Multiscale modeling of Xe NMR biosensors

The dissertation examines a physical phenomenon called nuclear magnetic resonance (NMR), in which an atomic nucleus, behaving like a tiny magnet, interacts with an external magnetic field. The strength of this interaction depends strongly on the microscopic environment of the atom or molecule carrying the nucleus. In NMR spectroscopy, this dependence is exploited to study substances and materials – for example, the magnetic resonance imaging technique familiar from hospitals is based on the NMR phenomenon.
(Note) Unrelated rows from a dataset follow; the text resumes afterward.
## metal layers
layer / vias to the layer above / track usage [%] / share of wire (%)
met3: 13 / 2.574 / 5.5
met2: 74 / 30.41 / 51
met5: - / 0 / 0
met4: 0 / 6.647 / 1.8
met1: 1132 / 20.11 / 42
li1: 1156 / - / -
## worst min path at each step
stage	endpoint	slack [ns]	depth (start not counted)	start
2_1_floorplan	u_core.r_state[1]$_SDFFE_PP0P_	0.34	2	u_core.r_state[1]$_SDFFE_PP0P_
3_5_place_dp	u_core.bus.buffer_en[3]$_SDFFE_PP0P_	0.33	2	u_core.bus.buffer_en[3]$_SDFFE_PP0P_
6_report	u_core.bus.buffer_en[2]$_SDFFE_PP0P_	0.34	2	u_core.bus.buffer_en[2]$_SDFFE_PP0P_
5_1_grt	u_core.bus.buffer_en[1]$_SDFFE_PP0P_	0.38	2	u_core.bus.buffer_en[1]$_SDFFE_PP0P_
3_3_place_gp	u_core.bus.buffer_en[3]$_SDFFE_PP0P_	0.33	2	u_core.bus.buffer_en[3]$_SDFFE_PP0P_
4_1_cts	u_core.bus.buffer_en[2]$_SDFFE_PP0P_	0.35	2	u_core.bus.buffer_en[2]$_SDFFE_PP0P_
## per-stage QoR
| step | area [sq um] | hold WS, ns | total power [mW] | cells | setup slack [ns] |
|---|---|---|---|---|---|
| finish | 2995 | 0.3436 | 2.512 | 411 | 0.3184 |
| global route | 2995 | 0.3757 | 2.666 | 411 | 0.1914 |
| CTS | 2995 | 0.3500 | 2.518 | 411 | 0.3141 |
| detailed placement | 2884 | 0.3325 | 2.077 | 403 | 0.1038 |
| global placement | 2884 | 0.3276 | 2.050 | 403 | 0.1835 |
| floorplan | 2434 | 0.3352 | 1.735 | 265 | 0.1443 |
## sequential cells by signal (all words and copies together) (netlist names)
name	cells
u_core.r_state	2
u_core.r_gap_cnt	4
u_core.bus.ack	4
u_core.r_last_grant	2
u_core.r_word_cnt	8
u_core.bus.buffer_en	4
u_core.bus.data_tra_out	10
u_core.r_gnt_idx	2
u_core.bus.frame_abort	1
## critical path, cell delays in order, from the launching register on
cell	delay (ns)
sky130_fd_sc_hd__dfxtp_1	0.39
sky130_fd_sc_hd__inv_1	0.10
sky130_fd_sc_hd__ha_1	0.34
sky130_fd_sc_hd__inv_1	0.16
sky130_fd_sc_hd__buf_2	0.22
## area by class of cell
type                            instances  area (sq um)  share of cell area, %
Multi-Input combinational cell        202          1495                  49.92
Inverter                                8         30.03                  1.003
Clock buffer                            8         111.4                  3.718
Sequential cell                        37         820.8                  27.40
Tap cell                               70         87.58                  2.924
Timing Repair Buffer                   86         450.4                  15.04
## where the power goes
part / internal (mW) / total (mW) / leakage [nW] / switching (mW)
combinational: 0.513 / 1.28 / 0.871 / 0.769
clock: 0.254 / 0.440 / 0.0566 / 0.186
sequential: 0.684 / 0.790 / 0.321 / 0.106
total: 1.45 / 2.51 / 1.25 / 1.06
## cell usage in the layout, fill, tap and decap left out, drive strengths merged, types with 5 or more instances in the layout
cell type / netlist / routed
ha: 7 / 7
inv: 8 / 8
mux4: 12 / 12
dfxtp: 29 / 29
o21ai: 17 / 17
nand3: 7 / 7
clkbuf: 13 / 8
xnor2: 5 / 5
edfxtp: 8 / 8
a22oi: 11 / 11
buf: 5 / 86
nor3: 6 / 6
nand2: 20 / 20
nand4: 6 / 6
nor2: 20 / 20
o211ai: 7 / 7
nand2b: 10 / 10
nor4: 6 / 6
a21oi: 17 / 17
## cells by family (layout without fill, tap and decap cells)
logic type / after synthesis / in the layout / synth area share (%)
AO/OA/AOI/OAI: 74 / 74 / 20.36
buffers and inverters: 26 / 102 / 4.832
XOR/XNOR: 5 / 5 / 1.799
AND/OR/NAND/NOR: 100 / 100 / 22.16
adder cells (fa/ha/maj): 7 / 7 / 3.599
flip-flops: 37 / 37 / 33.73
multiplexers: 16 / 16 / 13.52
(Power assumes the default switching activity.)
The dissertation focuses particularly on the NMR of the noble gas xenon and its use in xenon biosensors, which are small molecular-level "devices" employed to investigate, for example, chemical processes at extremely low concentrations, such as the metabolism of cancer cells. A large number of new computational and theoretical methods were developed in this work for studying xenon biosensors and, more broadly, in the field of NMR spectroscopy. One major achievement was the integration of three existing computational approaches into a multiscale modeling framework, enabling more accurate comparisons between experiments and simulations. When theoretical predictions align with experimental measurements, a direct link can be established between molecular-level properties and the observable properties of materials. This interplay between theory and experiment forms the foundation for the development of new technologies and medical applications.